Sandboxes are independent
Two sandboxes never interfere:
const a = sandbox()
const b = sandbox()
const m1 = a.stub<Foo>(['x'])
const m2 = b.stub<Foo>(['x'])
m1.x()
m2.x()
a.reset() // clears m1 only
m1.expect.x.called.never() // ✓
m2.expect.x.called.once() // ✓Sandbox size
sb.size // number of mocks registered in this sandboxHandy for assertions in test utilities.
reset() vs restore()
| Method | Clears history | Clears behaviours |
|---|---|---|
sb.reset() | ✓ | — |
sb.restore() | ✓ | ✓ |
reset is for the common test-loop case (clean slate, same configured behaviours). restore is the harder wipe — useful in afterAll or when you deliberately want mocks to revert to "nothing configured".
Snapshot / restore
When you need to temporarily change a mock's state and roll back, use snapshot() / restore(snap):
mock.setup.greet.toReturn('v1')
const snap = mock.snapshot()
mock.setup.greet.toReturn('v2')
mock.greet('x') // 'v2'
mock.restore(snap)
mock.greet('x') // 'v1' (the setup at snapshot time, AND calls before snapshot)Snapshots capture both:
- The behaviour list (
.setup.*configured actions) - The call history (
.spy.*.calls)
Any changes made after snapshot() are reversed by restore(snap) — including brand-new behaviours and new calls that accumulated in history.
Nested snapshots
Snapshots stack arbitrarily:
mock.setup.greet.toReturn('A')
const snapA = mock.snapshot()
mock.setup.greet.toReturn('B')
const snapB = mock.snapshot()
mock.setup.greet.toReturn('C')
mock.restore(snapB) // back to B
mock.greet() // 'B'
mock.restore(snapA) // jump straight back to A
mock.greet() // 'A'When to reach for snapshots
- A single test needs to alter setup mid-flow, then revert (rare — usually suggest refactoring to two separate tests).

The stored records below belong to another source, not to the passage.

### src/srle_pkg.sv
package srle_pkg;

  localparam int PIX_W         = 8;
  localparam int CFG_W         = 12;
  localparam int CLEAR_W       = 11;
  localparam int OPQ_W         = 8;
  localparam int DEF_MAX_WIDTH = 2048;

  localparam logic [PIX_W-1:0]   END_CODE    = 8'd255;
  localparam logic [PIX_W-1:0]   OPAQUE_CAP  = 8'd255;
  localparam logic [PIX_W-1:0]   ZERO_CODE   = 8'd0;
  localparam logic [CLEAR_W-1:0] CLEAR_SPLIT = 11'd254;
  localparam logic [CLEAR_W-1:0] CLEAR_SAT   = 11'd2047;

  localparam logic KIND_CODE  = 1'b0;
  localparam logic KIND_PIXEL = 1'b1;

  // one datapath operation per cycle, issued by the controller
  typedef enum logic [3:0] {
    OP_NONE,
    OP_ACCEPT,
    OP_SPLIT_HI,
    OP_SPLIT_LO,
    OP_CLEAR,
    OP_CAP_HI,
    OP_CAP_LO,
    OP_PIXEL,
    OP_RUN_END,
    OP_ROW_COUNT,
    OP_ROW_END
  } op_e;

  typedef struct packed {
    op_e  op;
    logic last;
  } srle_cmd_t;

  typedef struct packed {
    logic px_zero;    // incoming pixel is transparent
    logic in_run;     // an opaque run is open
    logic cap;        // opaque run has reached its cap
    logic clear_big;  // pending clear run needs splitting
    logic rem_big;    // remaining clear count still needs splitting
    logic row_now;    // incoming pixel closes the row
    logic row_q;      // word being worked on closes the row
    logic emit_ok;    // output register can take a word
  } srle_status_t;

endpackage
[config.mk]
export PLATFORM = sky130hd
export DESIGN_NAME = flash_controller_registers
export DESIGN_NICKNAME = d
export VERILOG_FILES = /design/src/hw/rtl/fcr_pkg.sv /design/src/hw/rtl/fcr_core.sv /design/src/hw/rtl/flash_controller_registers.sv
export SDC_FILE = /design/constraint.sdc
export NUM_CORES = 1
export LEC_CHECK = 0
export BUFFER_PORTS_ARGS = -buffer_cell sky130_fd_sc_hd__buf_2
export CORE_ASPECT_RATIO = 1.75
export CORE_MARGIN = 1
export CORE_UTILIZATION = 40
export DETAILED_ROUTE_END_ITERATION = 6
export GPL_TIMING_DRIVEN = 0
export REMOVE_ABC_BUFFERS = 1
export SLEW_MARGIN = 15
export SYNTH_ARGS = -nofsm -noshare
export SYNTH_HDL_FRONTEND = slang
export SYNTH_SLANG_ARGS = --single-unit
[constraint.sdc]
create_clock -name aclk -period 3.52 [get_ports aclk]
set_input_delay 0.352 -clock aclk [delete_from_list [all_inputs] [get_ports aclk]]
set_output_delay 0.352 -clock aclk [all_outputs]
set_load 0.02 [all_outputs]
[src/hw/rtl/fcr_pkg.sv]
// Shared types, codes and register layout constants of the flash controller register block.
package fcr_pkg;

    localparam int PAGE_BITS       = 7;
    localparam int FLASH_ADDR_BITS = 20;
    localparam int TICK_BITS       = 16;

    localparam logic [TICK_BITS-1:0] BUSY_TICKS_RESET = 16'd16;

    localparam logic [31:0] KEY_FIRST  = 32'h4567_0123;
    localparam logic [31:0] KEY_SECOND = 32'hCDEF_89AB;

    localparam logic [7:0] OFS_LATENCY = 8'h00;
    localparam logic [7:0] OFS_KEY     = 8'h08;
    localparam logic [7:0] OFS_STATUS  = 8'h20;
    localparam logic [7:0] OFS_CONTROL = 8'h28;

    // Status register bit positions
    localparam int ST_EOP     = 0;
    localparam int ST_OPERR   = 1;
    localparam int ST_PROGERR = 3;
    localparam int ST_WRPERR  = 4;
    localparam int ST_PGAERR  = 5;
    localparam int ST_SIZERR  = 6;
    localparam int ST_PGSERR  = 7;
    localparam int ST_OPTWERR = 13;
    localparam int ST_BSY     = 16;

    // Control register bit positions
    localparam int CR_PG   = 0;
    localparam int CR_PER  = 1;
    localparam int CR_MER  = 2;
    localparam int CR_PNB  = 3;
    localparam int CR_BWR  = 14;
    localparam int CR_STRT = 16;
    localparam int CR_LOCK = 31;

    // Index of two flags in the error flag word, and the word's width
    localparam int ERR_PGAERR = 3;
    localparam int ERR_PGSERR = 5;
    localparam int ERR_COUNT  = 7;

    typedef enum logic [1:0] {
        MODE_READ    = 2'd0,
        MODE_WRITE   = 2'd1,
        MODE_TICK    = 2'd2,
        MODE_PROGRAM = 2'd3
    } fcr_mode_t;

    typedef struct packed {
        logic [1:0]                 mode;
        logic [7:0]                 reg_offset;
        logic [31:0]                write_data;
        logic [FLASH_ADDR_BITS-1:0] flash_offset;
    } fcr_in_t;

    typedef struct packed {
        logic [31:0] read_data;
        logic        busy_res;
        logic        any_error;
    } fcr_out_t;

endpackage

[src/hw/rtl/fcr_core.sv]
// Register state and single-pass update logic of the flash controller register block.
module fcr_core
    import fcr_pkg::*;
(
    input  logic                 aclk,
    input  logic                 aresetn,
    input  logic                 advance,
    input  fcr_in_t              item,
    input  logic [TICK_BITS-1:0] busy_ticks,
    output fcr_out_t             result
);

    logic                 locked_reg, locked_next;
    logic                 key_stage_reg, key_stage_next;
    logic [3:0]           wait_states_reg, wait_states_next;
    logic                 pg_reg, pg_next;
    logic                 per_reg, per_next;
    logic                 mer_reg, mer_next;
    logic                 bwr_reg, bwr_next;
    logic                 strt_reg, strt_next;
    logic [PAGE_BITS-1:0] page_reg, page_next;
    logic [ERR_COUNT-1:0] err_reg, err_next;
    logic                 eop_reg, eop_next;
    logic [TICK_BITS-1:0] busy_reg, busy_next;

    logic                 busy_now;
    logic [TICK_BITS-1:0] busy_load;
    logic [ERR_COUNT-1:0] err_clear;
    logic [31:0]          status_view;
    logic [31:0]          control_view;
    logic [31:0]          read_value;
    logic                 prog_bad;

    assign busy_now  = (busy_reg != '0);
    assign busy_load = (busy_ticks == '0) ? TICK_BITS'(1) : busy_ticks;

    always_comb begin
        status_view                = '0;
        status_view[ST_EOP]        = eop_reg;
        status_view[ST_OPERR]      = err_reg[0];
        status_view[ST_PROGERR]    = err_reg[1];
        status_view[ST_WRPERR]     = err_reg[2];
        status_view[ST_PGAERR]     = err_reg[3];
        status_view[ST_SIZERR]     = err_reg[4];
        status_view[ST_PGSERR]     = err_reg[5];
        status_view[ST_OPTWERR]    = err_reg[6];
        status_view[ST_BSY]        = busy_now;

        control_view                          = '0;
        control_view[CR_PG]                   = pg_reg;
        control_view[CR_PER]                  = per_reg;
        control_view[CR_MER]                  = mer_reg;
        control_view[CR_PNB +: PAGE_BITS]     = page_reg;
        control_view[CR_BWR]                  = bwr_reg;
        control_view[CR_STRT]                 = strt_reg;
        control_view[CR_LOCK]                 = locked_reg;
    end

    // Write-one-to-clear mask for the error flags
    assign err_clear = {item.write_data[ST_OPTWERR], item.write_data[ST_PGSERR],
                        item.write_data[ST_SIZERR],  item.write_data[ST_PGAERR],
                        item.write_data[ST_WRPERR],  item.write_data[ST_PROGERR],
                        item.write_data[ST_OPERR]};

    always_comb begin
        locked_next      = locked_reg;
        key_stage_next   = key_stage_reg;
        wait_states_next = wait_states_reg;
        pg_next          = pg_reg;
        per_next         = per_reg;
        mer_next         = mer_reg;
        bwr_next         = bwr_reg;
        strt_next        = strt_reg;
        page_next        = page_reg;
        err_next         = err_reg;
        eop_next         = eop_reg;
        busy_next        = busy_reg;
        read_value       = '0;
        prog_bad         = 1'b0;

        unique case (fcr_mode_t'(item.mode))
            MODE_READ: begin
                unique case (item.reg_offset)
                    OFS_LATENCY: read_value = {28'd0, wait_states_reg};
                    OFS_STATUS:  read_value = status_view;
                    OFS_CONTROL: read_value = control_view;
                    default:     read_value = '0;
                endcase
            end
            MODE_WRITE: begin
                unique case (item.reg_offset)
                    OFS_LATENCY: wait_states_next = item.write_data[3:0];
                    OFS_KEY: begin
                        if (locked_reg) begin
                            if (!key_stage_reg && item.write_data == KEY_FIRST) begin
                                key_stage_next = 1'b1;
                            end else if (key_stage_reg && item.write_data == KEY_SECOND) begin
                                locked_next    = 1'b0;
                                key_stage_next = 1'b0;
                            end else begin
                                key_stage_next = 1'b0;
                            end
                        end
                    end
                    OFS_STATUS: begin
                        if (item.write_data[ST_EOP]) begin
                            eop_next = 1'b0;
                        end
                        err_next = err_reg & ~err_clear;
                    end
                    OFS_CONTROL: begin
                        if (!locked_reg && !busy_now) begin
                            pg_next   = item.write_data[CR_PG];
                            per_next  = item.write_data[CR_PER];
                            mer_next  = item.write_data[CR_MER];
                            bwr_next  = item.write_data[CR_BWR];
                            page_next = item.write_data[CR_PNB +: PAGE_BITS];
                            strt_next = 1'b0;
                            if (item.write_data[CR_STRT]) begin
                                if (item.write_data[CR_PER] || item.write_data[CR_MER]) begin
                                    strt_next = 1'b1;
                                    busy_next = busy_load;
                                end else begin
                                    err_next[ERR_PGSERR] = 1'b1;
                                end
                            end
                            if (item.write_data[CR_LOCK]) begin
                                locked_next    = 1'b1;
                                key_stage_next = 1'b0;
                            end
                        end
                    end
                    default: ;
                endcase
            end
            MODE_TICK: begin
                if (busy_now) begin
                    busy_next = busy_reg - TICK_BITS'(1);
                    if (busy_reg == TICK_BITS'(1)) begin
                        eop_next  = 1'b1;
                        strt_next = 1'b0;
                    end
                end
            end
            MODE_PROGRAM: begin
                if (!busy_now) begin
                    if (!pg_reg) begin
                        err_next[ERR_PGSERR] = 1'b1;
                        prog_bad             = 1'b1;
                    end
                    if (item.flash_offset[3:0] != 4'd0) begin
                        err_next[ERR_PGAERR] = 1'b1;
                        prog_bad             = 1'b1;
                    end
                    if (!prog_bad) begin
                        busy_next = busy_load;
                    end
                end
            end
            default: ;
        endcase
    end

    assign result.read_data = read_value;
    assign result.busy_res  = (busy_next != '0);
    assign result.any_error = (err_next != '0);

    always_ff @(posedge aclk) begin
        if (!aresetn) begin
            locked_reg      <= 1'b1;
            key_stage_reg   <= 1'b0;
            wait_states_reg <= '0;
            pg_reg          <= 1'b0;
            per_reg         <= 1'b0;
            mer_reg         <= 1'b0;
            bwr_reg         <= 1'b0;
            strt_reg        <= 1'b0;
            page_reg        <= '0;
            err_reg         <= '0;
            eop_reg         <= 1'b0;
            busy_reg        <= '0;
        end else if (advance) begin
            locked_reg      <= locked_next;
            key_stage_reg   <= key_stage_next;
            wait_states_reg <= wait_states_next;
            pg_reg          <= pg_next;
            per_reg         <= per_next;
            mer_reg         <= mer_next;
            bwr_reg         <= bwr_next;
            strt_reg        <= strt_next;
            page_reg        <= page_next;
            err_reg         <= err_next;
            eop_reg         <= eop_next;
            busy_reg        <= busy_next;
        end
    end

    // Start only stands while an operation is counting down
    a_strt_means_busy: assert property (@(posedge aclk) disable iff (!aresetn)
        strt_reg |-> busy_now)
        else $error("start bit set while not busy");

    // A pending first key only exists while locked
    a_key_stage_locked: assert property (@(posedge aclk) disable iff (!aresetn)
        key_stage_reg |-> locked_reg)
        else $error("key stage advanced while unlocked");

    // The last tick of an operation raises end-of-operation
    a_last_tick_eop: assert property (@(posedge aclk) disable iff (!aresetn)
        (advance && item.mode == MODE_TICK && busy_reg == TICK_BITS'(1)) |=>
            (eop_reg && busy_reg == '0))
        else $error("operation ended without end-of-operation");

endmodule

- You have a scoped helper that modifies a shared mock; snapshot before, restore at the end of the helper.
- You want a deterministic reset point that's not "fully empty" — snapshots let you mark "this is my baseline".
For run-of-the-mill test isolation, sandbox().reset() is simpler.
Implementation notes
The snapshot value is opaque — it's { __brand: 'deride.snapshot', behaviors, calls } under the hood, but the type is intentionally not introspectable so callers don't grow dependencies on its shape. Passing something that isn't a deride snapshot to restore() throws.
Putting it together
A typical test file:
import { afterEach, beforeEach, describe, it } from 'vitest'
import { sandbox } from 'deride'
import { UserService, type Database } from '../src/user-service'
const sb = sandbox()
let mockDb: Wrapped<Database>
let service: UserService
beforeEach(() => {
mockDb = sb.stub<Database>(['query', 'findById'])
service = new UserService(mockDb)
})
afterEach(() => sb.reset())
describe('UserService', () => {
it('lists users', async () => {
mockDb.setup.query.toResolveWith([{ id: 1, name: 'alice' }])
const users = await service.listActive()
mockDb.expect.query.called.once()
})
// Between tests, sb.reset() clears history — configured behaviours carry forward
// unless you set them up fresh in beforeEach (which is what this file does).